--- Problem description ---
Give back exactly the lines of the data below, starting with the line that has "layout by cell" and going on through the line that has "run summary, run".

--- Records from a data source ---
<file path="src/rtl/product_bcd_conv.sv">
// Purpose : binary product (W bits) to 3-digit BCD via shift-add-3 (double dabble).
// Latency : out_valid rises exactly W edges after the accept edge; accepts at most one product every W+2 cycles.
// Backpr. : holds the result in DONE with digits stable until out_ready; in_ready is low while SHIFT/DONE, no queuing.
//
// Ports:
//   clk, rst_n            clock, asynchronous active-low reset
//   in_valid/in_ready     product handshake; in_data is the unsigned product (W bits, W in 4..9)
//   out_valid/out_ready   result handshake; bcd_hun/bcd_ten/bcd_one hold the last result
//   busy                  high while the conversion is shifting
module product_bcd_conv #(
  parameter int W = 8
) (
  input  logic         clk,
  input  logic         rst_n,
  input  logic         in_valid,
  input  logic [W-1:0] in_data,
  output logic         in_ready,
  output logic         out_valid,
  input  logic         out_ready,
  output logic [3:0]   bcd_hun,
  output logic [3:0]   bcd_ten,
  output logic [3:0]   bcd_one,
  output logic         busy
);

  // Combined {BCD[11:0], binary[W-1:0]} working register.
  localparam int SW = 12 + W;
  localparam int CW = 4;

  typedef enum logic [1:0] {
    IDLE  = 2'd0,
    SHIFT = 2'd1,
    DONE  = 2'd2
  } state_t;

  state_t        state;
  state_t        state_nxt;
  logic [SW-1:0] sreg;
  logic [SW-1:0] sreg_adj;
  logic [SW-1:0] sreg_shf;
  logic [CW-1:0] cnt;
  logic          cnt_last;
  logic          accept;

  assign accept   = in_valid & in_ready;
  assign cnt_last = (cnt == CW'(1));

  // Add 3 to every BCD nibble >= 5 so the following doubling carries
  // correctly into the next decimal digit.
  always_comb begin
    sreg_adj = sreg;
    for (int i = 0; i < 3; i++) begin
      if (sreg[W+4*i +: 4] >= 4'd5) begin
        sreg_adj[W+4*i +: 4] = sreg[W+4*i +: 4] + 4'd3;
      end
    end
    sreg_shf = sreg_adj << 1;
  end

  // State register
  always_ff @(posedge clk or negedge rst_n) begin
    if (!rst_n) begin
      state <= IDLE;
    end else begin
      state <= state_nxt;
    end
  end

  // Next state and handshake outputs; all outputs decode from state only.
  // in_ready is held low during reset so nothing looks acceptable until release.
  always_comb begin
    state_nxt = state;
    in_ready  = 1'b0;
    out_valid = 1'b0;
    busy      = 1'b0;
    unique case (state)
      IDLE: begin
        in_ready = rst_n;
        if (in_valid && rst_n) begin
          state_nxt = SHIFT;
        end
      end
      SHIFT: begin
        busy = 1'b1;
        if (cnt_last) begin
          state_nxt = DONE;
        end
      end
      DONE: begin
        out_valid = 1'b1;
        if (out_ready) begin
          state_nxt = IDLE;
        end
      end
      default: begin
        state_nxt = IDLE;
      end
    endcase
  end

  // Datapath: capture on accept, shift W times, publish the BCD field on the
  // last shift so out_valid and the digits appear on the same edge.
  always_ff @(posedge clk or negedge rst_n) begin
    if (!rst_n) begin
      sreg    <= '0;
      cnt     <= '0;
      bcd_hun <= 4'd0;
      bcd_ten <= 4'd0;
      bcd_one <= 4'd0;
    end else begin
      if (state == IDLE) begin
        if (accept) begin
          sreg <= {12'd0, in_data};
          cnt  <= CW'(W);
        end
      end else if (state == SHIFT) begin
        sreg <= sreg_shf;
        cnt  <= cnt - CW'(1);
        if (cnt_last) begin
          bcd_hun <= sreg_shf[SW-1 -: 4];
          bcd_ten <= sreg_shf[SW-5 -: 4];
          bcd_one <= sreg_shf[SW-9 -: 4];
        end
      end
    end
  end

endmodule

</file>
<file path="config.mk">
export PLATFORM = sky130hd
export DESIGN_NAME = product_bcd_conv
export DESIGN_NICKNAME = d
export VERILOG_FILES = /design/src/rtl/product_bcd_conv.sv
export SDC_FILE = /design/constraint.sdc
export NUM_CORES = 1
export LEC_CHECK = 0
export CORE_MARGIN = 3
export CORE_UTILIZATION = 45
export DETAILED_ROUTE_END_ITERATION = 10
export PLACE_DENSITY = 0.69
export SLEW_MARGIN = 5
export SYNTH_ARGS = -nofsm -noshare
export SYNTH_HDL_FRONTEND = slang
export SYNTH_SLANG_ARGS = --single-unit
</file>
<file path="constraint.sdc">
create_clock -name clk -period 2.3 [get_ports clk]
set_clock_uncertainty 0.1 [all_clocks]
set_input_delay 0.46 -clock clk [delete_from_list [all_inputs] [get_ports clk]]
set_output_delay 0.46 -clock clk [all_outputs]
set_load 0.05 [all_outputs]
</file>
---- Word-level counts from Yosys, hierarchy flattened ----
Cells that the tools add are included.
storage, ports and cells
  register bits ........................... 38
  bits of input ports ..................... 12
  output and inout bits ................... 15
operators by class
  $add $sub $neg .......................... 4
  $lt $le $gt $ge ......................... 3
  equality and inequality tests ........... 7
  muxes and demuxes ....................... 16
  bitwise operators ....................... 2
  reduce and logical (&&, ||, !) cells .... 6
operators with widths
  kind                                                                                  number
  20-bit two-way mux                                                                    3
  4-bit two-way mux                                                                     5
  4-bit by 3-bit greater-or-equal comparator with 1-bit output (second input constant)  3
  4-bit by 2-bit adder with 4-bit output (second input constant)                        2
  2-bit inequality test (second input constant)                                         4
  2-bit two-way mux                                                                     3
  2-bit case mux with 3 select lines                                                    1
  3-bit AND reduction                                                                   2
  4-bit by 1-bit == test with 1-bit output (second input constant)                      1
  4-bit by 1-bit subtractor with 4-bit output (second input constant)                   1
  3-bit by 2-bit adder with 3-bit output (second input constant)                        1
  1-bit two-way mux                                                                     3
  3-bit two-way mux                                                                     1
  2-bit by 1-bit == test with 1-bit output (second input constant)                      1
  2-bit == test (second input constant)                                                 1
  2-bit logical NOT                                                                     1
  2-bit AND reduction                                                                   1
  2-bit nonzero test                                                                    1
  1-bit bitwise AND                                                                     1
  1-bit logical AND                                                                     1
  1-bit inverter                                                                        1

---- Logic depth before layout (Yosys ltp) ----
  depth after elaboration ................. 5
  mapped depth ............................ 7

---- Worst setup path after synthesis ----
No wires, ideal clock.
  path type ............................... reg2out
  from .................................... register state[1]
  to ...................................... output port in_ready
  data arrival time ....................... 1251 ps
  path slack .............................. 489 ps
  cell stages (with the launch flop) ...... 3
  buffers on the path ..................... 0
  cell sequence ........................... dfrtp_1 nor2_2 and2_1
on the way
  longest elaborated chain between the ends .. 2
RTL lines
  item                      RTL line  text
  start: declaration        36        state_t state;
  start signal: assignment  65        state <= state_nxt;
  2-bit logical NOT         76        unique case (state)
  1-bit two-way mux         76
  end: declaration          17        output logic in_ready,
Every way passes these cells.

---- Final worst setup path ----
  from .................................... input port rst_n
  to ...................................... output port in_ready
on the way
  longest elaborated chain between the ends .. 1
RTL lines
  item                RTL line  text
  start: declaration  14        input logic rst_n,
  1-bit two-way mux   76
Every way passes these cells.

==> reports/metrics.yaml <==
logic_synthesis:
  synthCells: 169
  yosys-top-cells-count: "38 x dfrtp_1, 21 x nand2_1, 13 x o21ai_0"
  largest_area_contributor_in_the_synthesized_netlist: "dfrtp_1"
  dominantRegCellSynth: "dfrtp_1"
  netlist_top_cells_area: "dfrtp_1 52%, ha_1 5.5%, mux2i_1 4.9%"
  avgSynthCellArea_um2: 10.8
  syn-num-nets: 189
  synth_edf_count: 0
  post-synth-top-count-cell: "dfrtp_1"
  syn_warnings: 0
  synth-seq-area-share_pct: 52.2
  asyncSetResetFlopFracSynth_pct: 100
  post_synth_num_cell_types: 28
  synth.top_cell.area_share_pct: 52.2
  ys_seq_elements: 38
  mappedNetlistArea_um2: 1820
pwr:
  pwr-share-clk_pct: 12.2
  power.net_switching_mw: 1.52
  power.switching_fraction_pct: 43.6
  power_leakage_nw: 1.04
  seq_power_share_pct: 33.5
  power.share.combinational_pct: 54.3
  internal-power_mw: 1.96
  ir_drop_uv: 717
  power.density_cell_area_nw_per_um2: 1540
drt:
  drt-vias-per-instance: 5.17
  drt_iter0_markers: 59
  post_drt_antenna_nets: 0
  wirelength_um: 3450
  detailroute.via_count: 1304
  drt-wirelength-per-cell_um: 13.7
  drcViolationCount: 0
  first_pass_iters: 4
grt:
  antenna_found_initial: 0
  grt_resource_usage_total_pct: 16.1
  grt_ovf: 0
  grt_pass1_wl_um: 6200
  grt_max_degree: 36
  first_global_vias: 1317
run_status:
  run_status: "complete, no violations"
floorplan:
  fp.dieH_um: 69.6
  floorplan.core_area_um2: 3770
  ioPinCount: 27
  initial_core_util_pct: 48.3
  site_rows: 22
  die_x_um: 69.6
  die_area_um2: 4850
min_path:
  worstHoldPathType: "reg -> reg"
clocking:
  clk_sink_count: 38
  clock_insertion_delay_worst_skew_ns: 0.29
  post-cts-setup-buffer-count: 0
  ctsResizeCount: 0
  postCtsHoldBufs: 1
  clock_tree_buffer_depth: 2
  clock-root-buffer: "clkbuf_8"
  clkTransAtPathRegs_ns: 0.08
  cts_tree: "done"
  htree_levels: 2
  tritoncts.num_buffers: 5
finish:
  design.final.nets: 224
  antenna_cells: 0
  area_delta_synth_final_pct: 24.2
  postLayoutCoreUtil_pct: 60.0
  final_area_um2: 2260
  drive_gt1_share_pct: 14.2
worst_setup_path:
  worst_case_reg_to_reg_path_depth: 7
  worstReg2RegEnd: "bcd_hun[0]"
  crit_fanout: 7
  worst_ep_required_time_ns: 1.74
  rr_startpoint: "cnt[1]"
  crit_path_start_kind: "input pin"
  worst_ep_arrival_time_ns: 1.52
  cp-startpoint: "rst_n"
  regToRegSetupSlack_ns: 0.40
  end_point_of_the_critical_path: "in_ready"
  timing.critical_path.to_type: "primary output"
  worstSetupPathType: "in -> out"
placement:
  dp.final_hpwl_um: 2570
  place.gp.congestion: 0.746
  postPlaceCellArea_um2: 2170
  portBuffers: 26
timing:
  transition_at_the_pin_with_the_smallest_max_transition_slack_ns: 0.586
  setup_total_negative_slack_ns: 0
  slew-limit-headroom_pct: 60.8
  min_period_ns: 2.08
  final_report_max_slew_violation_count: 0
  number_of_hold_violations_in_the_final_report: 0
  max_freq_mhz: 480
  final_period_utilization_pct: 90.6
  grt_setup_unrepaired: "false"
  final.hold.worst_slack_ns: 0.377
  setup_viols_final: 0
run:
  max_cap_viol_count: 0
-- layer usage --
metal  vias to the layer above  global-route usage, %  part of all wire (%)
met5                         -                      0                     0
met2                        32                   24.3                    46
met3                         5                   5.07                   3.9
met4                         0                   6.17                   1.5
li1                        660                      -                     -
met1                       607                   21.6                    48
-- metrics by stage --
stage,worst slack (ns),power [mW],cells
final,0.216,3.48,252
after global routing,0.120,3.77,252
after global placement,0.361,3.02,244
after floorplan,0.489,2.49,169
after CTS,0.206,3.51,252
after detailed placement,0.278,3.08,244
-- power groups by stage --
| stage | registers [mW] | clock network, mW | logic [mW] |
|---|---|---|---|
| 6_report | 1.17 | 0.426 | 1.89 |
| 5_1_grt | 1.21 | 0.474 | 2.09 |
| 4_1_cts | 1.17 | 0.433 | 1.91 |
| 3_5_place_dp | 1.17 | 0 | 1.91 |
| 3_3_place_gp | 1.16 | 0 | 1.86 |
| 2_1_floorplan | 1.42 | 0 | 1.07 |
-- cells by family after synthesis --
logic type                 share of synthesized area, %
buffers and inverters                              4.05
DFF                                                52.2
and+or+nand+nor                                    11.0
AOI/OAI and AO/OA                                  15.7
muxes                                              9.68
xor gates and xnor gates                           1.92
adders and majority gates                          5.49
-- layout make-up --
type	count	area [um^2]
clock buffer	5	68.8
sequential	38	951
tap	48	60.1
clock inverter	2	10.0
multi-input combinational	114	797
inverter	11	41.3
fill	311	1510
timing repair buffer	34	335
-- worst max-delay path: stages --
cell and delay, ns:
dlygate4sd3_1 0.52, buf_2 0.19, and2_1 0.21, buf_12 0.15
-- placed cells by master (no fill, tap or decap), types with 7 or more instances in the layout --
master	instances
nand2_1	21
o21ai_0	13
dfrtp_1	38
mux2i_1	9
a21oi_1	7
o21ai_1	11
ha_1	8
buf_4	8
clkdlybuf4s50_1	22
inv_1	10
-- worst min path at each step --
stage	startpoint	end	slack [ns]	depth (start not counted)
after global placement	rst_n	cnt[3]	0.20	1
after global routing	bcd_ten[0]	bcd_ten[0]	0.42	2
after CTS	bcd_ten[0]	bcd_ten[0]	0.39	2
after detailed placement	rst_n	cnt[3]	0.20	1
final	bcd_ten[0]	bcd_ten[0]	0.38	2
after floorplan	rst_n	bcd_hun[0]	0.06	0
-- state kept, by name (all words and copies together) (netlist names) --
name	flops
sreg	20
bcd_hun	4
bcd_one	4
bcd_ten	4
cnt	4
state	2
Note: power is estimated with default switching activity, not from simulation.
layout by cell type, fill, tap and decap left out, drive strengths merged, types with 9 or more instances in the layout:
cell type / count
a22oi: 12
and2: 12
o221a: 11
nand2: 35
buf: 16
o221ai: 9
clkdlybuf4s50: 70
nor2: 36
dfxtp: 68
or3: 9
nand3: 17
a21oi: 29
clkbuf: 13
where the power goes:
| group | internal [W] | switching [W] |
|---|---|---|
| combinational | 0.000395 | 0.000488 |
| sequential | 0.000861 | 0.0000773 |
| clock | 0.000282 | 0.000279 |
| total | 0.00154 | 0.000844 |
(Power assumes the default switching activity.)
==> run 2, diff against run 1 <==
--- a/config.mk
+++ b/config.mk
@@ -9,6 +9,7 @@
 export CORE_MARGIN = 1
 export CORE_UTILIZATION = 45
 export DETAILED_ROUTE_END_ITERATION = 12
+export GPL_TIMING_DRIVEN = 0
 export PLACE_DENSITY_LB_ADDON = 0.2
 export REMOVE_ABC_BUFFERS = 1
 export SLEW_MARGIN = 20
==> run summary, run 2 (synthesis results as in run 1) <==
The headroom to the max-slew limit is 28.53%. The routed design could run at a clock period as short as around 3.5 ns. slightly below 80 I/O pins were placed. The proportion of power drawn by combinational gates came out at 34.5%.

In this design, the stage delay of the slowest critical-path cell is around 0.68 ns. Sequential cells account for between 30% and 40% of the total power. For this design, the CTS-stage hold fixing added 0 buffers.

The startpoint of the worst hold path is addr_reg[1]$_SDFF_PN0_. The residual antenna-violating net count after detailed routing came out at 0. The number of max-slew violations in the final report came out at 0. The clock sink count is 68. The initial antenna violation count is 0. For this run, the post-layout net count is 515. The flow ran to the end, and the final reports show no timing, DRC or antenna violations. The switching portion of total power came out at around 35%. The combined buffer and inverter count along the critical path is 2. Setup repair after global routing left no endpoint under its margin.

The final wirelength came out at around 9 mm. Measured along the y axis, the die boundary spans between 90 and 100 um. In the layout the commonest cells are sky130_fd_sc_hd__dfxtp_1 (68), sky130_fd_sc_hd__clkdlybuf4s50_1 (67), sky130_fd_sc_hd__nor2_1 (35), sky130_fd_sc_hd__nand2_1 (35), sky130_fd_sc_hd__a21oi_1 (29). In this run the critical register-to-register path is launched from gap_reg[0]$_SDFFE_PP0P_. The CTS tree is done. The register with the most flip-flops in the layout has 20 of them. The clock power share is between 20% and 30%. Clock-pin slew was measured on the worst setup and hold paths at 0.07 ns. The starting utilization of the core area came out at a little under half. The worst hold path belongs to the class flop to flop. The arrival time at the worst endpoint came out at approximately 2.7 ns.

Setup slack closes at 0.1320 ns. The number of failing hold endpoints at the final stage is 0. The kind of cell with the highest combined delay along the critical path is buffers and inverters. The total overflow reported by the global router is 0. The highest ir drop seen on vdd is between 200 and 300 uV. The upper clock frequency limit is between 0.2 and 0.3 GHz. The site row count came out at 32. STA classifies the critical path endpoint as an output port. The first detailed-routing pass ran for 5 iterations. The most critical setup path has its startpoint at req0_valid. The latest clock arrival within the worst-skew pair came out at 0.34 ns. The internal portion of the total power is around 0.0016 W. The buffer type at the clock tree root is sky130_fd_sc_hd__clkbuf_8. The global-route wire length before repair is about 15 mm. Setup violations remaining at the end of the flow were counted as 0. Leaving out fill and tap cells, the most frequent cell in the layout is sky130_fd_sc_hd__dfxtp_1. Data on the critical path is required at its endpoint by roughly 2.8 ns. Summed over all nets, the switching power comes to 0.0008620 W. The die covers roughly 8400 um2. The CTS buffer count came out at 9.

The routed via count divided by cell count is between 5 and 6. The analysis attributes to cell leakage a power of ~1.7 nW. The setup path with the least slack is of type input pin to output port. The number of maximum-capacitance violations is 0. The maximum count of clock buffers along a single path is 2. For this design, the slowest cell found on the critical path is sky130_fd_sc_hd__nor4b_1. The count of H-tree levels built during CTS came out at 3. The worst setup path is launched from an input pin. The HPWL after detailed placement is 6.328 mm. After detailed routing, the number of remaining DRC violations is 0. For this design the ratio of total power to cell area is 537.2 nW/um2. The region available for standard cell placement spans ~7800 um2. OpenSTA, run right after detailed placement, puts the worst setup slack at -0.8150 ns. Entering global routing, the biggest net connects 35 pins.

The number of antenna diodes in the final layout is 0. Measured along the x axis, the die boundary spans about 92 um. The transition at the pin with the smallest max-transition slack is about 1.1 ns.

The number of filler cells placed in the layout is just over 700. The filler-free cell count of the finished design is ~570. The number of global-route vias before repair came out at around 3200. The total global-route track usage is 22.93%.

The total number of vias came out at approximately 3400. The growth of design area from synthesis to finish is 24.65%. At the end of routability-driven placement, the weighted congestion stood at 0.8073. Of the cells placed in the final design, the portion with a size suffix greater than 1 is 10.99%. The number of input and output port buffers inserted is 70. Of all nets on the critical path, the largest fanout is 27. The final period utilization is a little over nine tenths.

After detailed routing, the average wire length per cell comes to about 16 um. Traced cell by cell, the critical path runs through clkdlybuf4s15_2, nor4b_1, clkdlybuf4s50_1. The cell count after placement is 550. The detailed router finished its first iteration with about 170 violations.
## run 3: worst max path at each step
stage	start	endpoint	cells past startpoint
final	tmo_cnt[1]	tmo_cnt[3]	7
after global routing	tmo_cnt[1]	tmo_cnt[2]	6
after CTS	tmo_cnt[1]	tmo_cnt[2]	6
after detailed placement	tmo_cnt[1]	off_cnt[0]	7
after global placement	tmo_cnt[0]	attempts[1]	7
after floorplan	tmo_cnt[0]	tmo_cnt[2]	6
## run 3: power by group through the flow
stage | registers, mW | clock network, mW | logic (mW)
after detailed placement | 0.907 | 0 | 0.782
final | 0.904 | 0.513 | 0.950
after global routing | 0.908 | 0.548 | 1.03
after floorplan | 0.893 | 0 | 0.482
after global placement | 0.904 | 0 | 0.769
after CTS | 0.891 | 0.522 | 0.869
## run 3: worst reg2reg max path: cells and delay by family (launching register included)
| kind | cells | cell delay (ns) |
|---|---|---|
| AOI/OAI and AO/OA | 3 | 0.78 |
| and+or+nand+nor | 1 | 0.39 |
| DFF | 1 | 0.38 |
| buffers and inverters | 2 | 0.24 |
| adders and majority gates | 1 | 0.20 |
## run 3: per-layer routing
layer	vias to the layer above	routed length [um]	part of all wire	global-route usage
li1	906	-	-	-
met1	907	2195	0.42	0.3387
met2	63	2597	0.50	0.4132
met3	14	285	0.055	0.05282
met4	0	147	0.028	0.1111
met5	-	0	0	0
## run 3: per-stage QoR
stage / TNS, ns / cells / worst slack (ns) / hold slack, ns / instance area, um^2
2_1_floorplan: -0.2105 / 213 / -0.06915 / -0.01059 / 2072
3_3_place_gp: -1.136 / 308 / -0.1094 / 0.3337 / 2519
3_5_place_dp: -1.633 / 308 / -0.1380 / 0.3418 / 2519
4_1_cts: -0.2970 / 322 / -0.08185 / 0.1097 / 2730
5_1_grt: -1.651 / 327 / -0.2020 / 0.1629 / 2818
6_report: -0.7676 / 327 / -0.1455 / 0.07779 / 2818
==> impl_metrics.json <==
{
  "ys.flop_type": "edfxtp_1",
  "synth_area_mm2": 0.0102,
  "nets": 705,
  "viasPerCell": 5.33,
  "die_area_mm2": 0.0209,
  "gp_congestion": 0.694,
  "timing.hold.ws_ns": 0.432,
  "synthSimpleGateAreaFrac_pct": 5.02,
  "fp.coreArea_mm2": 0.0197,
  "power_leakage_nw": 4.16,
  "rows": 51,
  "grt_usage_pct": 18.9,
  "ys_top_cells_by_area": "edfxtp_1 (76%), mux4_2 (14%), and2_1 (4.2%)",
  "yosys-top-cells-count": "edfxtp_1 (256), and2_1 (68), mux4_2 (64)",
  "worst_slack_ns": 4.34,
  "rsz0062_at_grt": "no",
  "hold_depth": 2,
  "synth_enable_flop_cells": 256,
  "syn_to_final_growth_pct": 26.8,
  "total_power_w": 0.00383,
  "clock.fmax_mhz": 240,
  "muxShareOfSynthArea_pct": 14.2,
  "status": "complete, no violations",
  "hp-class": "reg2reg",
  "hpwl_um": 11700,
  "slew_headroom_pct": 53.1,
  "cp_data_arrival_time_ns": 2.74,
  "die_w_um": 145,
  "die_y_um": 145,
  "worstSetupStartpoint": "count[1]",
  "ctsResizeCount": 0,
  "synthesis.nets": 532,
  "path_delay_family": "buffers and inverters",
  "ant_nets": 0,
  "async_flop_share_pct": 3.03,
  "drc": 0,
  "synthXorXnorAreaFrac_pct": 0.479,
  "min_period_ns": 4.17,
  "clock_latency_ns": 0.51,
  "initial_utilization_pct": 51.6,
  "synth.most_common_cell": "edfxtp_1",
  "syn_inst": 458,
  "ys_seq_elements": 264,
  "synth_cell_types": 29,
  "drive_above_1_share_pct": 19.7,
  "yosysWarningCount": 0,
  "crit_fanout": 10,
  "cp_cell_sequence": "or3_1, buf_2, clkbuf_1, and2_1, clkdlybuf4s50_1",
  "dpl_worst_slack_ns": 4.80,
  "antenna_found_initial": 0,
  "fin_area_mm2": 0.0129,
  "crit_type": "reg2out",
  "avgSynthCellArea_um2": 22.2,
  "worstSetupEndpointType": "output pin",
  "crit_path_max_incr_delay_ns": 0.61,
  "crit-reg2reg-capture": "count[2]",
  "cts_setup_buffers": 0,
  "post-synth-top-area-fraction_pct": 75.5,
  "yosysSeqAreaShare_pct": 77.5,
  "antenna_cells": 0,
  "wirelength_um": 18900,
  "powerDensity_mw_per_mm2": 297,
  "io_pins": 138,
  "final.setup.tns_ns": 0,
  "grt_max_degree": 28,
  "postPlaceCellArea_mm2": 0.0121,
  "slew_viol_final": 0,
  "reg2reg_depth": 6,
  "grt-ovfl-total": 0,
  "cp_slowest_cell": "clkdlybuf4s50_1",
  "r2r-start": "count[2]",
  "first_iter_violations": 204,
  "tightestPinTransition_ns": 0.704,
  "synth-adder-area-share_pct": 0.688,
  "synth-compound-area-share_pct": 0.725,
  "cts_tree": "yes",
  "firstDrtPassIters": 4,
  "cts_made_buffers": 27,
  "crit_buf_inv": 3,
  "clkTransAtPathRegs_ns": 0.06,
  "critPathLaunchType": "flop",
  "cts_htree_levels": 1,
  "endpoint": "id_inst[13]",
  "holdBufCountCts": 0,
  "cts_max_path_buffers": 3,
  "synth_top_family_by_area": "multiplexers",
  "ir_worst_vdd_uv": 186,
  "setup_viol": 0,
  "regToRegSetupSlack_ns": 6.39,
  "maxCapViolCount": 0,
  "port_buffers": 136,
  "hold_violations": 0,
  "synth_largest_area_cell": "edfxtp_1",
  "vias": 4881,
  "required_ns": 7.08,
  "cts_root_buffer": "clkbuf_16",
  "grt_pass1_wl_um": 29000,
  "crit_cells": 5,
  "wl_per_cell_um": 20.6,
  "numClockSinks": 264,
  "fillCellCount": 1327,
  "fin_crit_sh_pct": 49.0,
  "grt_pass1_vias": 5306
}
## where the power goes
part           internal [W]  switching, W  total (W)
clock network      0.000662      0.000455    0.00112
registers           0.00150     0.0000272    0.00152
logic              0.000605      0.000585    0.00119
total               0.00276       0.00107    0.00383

--- Task solution ---
layout by cell type, fill, tap and decap left out, drive strengths merged, types with 9 or more instances in the layout:
cell type / count
a22oi: 12
and2: 12
o221a: 11
nand2: 35
buf: 16
o221ai: 9
clkdlybuf4s50: 70
nor2: 36
dfxtp: 68
or3: 9
nand3: 17
a21oi: 29
clkbuf: 13
where the power goes:
| group | internal [W] | switching [W] |
|---|---|---|
| combinational | 0.000395 | 0.000488 |
| sequential | 0.000861 | 0.0000773 |
| clock | 0.000282 | 0.000279 |
| total | 0.00154 | 0.000844 |
(Power assumes the default switching activity.)
==> run 2, diff against run 1 <==
--- a/config.mk
+++ b/config.mk
@@ -9,6 +9,7 @@
 export CORE_MARGIN = 1
 export CORE_UTILIZATION = 45
 export DETAILED_ROUTE_END_ITERATION = 12
+export GPL_TIMING_DRIVEN = 0
 export PLACE_DENSITY_LB_ADDON = 0.2
 export REMOVE_ABC_BUFFERS = 1
 export SLEW_MARGIN = 20
==> run summary, run 2 (synthesis results as in run 1) <==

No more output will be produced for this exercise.